## Activity
The records appear below. Report how many of their lines contain the word "internal", giving the number alone.

## Task inputs
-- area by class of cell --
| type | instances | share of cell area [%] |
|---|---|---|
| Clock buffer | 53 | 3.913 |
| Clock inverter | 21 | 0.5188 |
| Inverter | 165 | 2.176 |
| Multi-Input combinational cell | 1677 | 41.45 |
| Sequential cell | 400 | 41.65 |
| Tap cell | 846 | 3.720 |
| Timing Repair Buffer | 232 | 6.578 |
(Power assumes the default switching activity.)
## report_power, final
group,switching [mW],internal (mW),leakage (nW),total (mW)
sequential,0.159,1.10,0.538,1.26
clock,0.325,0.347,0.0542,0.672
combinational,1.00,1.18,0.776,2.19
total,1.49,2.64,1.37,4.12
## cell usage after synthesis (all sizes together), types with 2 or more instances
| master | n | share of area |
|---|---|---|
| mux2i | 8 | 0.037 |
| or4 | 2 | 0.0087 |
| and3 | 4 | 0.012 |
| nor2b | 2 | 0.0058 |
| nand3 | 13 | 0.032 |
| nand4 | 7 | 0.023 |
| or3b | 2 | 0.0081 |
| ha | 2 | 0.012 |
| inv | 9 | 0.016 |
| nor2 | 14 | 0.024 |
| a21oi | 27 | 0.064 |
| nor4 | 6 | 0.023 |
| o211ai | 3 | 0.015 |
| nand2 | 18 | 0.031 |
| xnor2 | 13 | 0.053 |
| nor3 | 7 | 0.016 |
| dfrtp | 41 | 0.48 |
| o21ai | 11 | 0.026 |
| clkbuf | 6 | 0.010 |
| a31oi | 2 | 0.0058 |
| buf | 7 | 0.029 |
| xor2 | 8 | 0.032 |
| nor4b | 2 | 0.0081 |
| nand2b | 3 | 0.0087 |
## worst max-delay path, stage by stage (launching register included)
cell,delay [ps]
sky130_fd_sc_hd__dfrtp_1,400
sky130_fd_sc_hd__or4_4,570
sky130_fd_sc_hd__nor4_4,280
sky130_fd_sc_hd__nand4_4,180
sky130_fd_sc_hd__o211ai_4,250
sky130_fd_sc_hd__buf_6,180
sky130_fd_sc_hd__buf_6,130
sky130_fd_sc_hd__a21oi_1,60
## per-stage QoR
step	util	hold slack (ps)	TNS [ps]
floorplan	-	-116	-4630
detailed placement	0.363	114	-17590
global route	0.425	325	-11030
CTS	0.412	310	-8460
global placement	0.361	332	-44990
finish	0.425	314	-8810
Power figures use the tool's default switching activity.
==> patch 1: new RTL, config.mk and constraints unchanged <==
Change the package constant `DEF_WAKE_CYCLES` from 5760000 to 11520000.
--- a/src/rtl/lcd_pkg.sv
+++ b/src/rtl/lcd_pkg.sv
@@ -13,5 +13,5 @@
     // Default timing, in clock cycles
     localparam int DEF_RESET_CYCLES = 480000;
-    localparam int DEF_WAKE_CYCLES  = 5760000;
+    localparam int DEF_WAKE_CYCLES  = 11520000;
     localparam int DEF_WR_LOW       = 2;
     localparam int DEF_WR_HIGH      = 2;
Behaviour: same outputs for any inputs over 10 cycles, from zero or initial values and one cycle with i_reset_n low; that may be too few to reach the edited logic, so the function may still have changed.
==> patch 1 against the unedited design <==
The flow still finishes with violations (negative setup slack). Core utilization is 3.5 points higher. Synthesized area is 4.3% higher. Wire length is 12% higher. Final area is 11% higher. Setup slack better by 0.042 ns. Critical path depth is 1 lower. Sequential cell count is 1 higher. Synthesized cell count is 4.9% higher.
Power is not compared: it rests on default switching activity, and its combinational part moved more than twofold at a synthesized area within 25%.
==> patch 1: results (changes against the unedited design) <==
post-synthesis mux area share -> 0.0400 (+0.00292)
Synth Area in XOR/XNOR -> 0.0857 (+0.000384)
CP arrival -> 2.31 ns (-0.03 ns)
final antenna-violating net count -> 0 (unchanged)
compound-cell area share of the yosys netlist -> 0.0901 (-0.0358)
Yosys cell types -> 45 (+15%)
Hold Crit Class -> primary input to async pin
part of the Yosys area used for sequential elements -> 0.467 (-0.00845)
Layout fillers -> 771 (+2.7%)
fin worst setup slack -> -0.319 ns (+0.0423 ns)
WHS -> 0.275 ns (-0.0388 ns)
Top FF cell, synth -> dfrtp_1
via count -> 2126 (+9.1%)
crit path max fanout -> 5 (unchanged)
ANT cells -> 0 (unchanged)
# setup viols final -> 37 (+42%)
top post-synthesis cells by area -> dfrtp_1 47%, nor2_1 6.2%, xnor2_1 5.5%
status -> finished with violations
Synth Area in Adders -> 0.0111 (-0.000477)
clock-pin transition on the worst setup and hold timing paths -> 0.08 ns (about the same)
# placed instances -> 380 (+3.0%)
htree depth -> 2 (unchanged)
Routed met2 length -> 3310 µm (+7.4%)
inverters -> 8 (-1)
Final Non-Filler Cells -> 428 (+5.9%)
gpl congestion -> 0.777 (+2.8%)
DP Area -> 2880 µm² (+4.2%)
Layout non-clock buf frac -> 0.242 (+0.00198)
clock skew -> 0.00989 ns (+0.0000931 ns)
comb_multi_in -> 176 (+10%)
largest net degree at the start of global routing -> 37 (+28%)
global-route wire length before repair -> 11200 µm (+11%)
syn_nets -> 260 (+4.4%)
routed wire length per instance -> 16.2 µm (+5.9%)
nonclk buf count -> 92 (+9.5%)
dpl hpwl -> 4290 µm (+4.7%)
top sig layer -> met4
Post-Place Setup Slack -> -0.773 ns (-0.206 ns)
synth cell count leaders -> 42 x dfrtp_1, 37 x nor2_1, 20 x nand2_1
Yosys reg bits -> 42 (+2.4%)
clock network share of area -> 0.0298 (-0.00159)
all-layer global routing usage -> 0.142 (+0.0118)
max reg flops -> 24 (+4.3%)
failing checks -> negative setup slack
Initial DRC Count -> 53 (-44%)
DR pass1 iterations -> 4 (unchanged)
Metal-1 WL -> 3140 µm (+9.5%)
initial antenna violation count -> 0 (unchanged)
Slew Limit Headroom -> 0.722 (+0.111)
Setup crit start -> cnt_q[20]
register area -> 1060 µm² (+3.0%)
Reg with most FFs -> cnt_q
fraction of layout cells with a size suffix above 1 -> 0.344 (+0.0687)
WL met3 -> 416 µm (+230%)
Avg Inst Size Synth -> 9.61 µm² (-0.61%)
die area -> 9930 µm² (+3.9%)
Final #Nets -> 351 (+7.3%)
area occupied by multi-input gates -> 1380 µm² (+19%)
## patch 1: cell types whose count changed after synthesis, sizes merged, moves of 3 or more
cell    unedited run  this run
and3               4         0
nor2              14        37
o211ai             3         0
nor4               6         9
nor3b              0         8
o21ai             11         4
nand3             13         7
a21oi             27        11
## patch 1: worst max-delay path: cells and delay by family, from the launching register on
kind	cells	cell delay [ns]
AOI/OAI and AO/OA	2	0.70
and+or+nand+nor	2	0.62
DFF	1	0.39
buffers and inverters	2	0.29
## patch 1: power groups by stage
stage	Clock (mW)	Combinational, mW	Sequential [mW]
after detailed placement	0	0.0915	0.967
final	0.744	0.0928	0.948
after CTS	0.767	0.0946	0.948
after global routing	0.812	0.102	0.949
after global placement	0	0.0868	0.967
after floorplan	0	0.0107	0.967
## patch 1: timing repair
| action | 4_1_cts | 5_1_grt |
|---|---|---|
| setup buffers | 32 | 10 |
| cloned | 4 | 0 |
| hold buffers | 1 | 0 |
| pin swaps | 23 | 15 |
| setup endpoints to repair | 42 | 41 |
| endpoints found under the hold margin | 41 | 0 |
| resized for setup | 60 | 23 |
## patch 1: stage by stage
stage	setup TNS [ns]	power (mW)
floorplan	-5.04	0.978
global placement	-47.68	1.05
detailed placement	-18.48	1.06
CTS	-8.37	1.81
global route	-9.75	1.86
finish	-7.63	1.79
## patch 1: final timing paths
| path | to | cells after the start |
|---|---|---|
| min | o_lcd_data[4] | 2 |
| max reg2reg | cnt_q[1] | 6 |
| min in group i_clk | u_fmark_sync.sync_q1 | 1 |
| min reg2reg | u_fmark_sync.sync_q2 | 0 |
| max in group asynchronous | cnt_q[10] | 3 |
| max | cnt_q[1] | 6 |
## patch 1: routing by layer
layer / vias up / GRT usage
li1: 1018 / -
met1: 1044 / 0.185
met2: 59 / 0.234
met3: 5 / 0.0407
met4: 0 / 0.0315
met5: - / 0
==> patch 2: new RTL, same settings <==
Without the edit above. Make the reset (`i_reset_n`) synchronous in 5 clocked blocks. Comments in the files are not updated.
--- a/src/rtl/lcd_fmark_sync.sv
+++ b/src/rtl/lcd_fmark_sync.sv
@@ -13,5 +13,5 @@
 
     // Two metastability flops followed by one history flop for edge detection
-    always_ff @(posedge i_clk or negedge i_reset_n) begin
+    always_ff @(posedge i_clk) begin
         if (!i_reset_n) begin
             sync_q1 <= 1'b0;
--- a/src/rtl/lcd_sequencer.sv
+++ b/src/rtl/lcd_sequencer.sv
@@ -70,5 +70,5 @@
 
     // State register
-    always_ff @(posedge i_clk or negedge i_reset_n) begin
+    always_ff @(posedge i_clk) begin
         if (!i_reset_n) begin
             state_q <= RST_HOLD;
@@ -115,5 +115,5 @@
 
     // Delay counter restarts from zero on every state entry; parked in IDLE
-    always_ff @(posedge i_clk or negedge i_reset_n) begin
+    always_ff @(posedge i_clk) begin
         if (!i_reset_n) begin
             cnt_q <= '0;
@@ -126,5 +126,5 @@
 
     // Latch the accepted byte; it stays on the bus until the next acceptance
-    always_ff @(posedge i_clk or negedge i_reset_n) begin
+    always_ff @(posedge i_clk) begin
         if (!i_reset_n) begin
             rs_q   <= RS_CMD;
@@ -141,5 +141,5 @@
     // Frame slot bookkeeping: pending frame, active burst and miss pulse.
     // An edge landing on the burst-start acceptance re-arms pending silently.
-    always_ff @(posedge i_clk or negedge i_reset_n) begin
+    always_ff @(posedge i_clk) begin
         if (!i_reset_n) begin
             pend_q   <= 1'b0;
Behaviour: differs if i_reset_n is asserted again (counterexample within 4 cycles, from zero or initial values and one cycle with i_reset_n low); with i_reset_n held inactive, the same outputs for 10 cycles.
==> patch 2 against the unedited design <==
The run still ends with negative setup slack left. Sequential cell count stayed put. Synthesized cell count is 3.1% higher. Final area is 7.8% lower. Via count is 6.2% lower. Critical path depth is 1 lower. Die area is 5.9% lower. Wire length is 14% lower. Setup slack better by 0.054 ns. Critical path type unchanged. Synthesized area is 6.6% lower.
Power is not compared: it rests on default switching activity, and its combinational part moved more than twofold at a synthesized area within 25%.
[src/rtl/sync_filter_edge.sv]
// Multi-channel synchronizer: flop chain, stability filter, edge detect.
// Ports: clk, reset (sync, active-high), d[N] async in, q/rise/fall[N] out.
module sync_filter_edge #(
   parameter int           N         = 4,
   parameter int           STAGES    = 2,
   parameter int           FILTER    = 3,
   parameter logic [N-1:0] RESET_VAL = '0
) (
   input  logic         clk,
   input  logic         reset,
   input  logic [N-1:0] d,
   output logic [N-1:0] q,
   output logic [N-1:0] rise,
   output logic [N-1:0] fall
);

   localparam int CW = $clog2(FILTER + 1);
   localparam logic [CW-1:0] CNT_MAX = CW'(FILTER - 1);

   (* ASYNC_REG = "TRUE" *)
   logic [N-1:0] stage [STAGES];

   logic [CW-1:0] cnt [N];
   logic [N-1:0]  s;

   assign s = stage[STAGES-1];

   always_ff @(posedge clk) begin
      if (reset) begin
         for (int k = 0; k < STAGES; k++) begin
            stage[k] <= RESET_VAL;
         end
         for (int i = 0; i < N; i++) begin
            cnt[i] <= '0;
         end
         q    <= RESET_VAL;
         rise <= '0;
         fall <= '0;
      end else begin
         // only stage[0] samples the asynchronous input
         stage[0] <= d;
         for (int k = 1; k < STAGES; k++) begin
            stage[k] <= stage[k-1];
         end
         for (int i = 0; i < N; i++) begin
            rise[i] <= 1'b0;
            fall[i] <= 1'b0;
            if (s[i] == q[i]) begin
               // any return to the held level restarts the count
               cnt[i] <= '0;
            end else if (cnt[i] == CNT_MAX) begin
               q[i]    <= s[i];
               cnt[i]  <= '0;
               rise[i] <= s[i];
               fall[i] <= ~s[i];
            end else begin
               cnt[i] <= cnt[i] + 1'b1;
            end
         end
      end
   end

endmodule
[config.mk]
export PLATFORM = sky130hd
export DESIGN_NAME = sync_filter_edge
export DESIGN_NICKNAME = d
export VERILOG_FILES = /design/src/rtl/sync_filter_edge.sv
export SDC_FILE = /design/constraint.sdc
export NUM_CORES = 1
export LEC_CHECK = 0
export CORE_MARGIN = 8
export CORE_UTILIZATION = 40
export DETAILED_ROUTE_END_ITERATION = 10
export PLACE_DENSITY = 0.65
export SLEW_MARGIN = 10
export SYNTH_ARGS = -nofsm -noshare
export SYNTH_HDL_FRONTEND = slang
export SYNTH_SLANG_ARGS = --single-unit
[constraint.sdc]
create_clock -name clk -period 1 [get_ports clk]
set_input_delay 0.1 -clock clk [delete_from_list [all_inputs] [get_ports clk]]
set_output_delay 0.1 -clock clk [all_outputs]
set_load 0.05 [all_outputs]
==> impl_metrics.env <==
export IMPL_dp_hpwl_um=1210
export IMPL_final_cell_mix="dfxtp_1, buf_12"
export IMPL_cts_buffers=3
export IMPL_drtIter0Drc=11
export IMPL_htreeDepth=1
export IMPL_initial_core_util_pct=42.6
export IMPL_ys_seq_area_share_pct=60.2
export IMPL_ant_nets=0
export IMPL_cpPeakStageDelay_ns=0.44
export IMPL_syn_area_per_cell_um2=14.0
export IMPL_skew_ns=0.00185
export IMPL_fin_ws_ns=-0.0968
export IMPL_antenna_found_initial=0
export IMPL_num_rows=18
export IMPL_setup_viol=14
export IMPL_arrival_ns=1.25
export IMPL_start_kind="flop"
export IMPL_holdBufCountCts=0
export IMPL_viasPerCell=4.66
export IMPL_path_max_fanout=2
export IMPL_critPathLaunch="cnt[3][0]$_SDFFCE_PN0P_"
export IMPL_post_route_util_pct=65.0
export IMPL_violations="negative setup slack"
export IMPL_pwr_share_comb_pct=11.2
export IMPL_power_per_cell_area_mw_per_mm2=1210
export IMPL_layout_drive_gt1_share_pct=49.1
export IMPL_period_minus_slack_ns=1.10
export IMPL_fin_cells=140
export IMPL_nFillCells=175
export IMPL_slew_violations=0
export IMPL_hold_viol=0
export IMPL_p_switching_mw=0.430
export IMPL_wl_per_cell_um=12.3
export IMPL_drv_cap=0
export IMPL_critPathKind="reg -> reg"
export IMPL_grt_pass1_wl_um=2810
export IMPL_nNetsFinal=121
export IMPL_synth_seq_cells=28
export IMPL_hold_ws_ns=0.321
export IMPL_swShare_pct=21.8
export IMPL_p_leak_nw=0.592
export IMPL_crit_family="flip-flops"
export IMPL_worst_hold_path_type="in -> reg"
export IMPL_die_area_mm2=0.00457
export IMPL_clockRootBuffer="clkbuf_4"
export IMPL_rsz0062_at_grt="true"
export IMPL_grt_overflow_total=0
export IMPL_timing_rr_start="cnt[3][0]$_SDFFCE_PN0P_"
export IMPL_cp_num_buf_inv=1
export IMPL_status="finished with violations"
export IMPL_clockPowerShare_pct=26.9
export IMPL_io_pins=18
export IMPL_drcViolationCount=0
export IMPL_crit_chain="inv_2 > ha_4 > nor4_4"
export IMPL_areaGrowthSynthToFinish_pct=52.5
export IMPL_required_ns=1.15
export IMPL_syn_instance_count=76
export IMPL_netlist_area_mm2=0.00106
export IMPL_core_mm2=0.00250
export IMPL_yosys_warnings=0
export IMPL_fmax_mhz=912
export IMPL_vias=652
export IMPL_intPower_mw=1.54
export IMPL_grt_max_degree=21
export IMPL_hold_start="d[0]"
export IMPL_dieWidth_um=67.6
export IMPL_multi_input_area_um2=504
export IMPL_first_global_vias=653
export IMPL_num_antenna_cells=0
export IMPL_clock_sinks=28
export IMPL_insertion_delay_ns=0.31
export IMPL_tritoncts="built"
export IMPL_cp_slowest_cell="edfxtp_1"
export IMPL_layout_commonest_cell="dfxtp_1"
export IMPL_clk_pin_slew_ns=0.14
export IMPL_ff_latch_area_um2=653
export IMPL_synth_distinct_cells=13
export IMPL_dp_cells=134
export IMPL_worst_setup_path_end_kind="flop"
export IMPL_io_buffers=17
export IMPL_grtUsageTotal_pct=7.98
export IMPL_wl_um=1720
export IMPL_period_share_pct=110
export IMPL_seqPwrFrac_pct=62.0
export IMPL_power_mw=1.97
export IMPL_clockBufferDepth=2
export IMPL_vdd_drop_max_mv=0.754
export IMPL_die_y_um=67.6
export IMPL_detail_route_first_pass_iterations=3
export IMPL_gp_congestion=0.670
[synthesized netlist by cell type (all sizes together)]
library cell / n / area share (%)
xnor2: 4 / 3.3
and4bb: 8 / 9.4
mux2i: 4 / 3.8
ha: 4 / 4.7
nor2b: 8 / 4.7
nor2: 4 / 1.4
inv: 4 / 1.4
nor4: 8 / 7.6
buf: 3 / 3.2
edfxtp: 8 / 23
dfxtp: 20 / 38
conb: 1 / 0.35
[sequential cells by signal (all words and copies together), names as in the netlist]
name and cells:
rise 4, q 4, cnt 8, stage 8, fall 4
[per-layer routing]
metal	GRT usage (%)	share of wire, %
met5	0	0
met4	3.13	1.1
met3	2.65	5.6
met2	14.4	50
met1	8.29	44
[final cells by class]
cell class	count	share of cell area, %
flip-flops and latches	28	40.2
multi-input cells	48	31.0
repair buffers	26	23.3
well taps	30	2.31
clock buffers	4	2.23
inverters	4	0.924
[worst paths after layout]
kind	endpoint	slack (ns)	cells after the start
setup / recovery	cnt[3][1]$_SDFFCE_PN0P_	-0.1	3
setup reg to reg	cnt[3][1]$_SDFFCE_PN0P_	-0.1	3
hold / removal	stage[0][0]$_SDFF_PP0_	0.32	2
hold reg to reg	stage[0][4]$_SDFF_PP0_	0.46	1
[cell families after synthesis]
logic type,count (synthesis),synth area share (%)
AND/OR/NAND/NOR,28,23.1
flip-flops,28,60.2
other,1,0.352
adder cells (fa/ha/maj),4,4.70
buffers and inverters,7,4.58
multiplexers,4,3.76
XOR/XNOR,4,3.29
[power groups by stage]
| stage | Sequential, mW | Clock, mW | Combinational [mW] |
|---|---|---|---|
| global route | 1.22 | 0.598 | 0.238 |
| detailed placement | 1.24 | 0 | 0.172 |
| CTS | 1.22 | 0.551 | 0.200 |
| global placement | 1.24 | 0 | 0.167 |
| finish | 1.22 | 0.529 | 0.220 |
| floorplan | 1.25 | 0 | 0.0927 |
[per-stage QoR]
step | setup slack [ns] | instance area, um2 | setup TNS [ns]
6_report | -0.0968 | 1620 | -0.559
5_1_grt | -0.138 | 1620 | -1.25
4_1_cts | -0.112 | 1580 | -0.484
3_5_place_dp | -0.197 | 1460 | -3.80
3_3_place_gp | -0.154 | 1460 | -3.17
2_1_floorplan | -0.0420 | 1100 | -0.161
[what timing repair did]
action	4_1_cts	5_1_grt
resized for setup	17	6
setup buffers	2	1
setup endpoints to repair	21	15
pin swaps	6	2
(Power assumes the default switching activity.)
==
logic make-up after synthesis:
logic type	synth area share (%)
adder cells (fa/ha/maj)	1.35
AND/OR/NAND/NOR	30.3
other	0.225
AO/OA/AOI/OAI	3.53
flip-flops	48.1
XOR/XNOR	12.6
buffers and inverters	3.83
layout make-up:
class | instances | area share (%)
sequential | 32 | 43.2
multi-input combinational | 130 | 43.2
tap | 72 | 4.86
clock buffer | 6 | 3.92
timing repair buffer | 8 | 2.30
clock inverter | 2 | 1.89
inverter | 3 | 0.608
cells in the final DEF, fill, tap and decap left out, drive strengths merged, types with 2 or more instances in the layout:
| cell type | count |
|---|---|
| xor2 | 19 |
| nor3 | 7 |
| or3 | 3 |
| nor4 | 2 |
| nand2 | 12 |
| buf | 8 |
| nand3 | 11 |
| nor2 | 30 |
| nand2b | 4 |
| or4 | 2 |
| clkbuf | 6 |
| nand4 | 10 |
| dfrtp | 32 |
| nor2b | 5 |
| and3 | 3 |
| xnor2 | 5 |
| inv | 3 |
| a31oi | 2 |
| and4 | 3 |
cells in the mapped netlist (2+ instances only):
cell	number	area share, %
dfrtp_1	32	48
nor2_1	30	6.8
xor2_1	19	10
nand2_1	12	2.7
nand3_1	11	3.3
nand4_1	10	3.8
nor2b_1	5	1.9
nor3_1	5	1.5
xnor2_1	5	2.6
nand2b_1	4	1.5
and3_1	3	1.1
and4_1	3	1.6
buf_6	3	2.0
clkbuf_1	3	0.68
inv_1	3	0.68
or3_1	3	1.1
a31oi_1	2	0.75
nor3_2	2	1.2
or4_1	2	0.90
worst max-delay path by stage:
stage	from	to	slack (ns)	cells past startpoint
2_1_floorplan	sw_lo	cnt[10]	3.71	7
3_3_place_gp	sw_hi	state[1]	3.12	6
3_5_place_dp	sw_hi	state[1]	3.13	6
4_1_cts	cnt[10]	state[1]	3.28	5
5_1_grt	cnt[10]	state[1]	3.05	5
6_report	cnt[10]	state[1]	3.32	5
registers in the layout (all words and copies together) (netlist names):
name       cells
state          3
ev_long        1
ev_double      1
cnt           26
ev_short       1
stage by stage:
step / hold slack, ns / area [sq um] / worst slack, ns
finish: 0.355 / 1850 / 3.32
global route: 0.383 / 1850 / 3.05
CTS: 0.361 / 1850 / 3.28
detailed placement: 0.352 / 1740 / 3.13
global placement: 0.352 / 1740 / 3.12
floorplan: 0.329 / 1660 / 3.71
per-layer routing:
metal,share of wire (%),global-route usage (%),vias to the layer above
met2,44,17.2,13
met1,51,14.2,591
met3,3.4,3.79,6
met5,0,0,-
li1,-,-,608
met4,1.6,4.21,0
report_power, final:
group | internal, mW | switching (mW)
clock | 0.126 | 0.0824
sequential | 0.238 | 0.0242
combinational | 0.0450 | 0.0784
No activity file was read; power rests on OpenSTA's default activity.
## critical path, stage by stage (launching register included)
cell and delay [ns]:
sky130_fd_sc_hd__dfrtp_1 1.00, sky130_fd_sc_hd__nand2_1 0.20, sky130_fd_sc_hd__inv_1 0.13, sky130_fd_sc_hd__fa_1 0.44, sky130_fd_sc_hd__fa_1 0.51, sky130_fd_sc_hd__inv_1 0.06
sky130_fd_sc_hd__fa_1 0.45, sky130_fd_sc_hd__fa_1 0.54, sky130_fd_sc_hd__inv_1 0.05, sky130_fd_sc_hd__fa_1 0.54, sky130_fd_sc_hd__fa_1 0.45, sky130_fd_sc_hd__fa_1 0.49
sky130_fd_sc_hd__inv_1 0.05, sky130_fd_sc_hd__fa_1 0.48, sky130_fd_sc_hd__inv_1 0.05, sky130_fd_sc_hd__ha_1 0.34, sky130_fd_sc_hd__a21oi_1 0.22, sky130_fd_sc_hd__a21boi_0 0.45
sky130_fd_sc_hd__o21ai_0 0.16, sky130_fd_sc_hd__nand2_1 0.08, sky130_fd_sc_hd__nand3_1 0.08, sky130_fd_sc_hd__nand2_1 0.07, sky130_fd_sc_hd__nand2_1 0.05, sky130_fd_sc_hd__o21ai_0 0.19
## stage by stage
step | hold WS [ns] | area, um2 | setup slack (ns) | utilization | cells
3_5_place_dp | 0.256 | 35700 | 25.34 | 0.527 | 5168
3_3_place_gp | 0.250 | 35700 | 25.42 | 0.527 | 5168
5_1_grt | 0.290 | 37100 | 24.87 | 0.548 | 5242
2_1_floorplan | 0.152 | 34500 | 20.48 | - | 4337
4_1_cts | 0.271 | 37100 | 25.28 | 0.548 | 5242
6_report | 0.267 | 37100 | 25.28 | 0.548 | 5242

## Task answer
2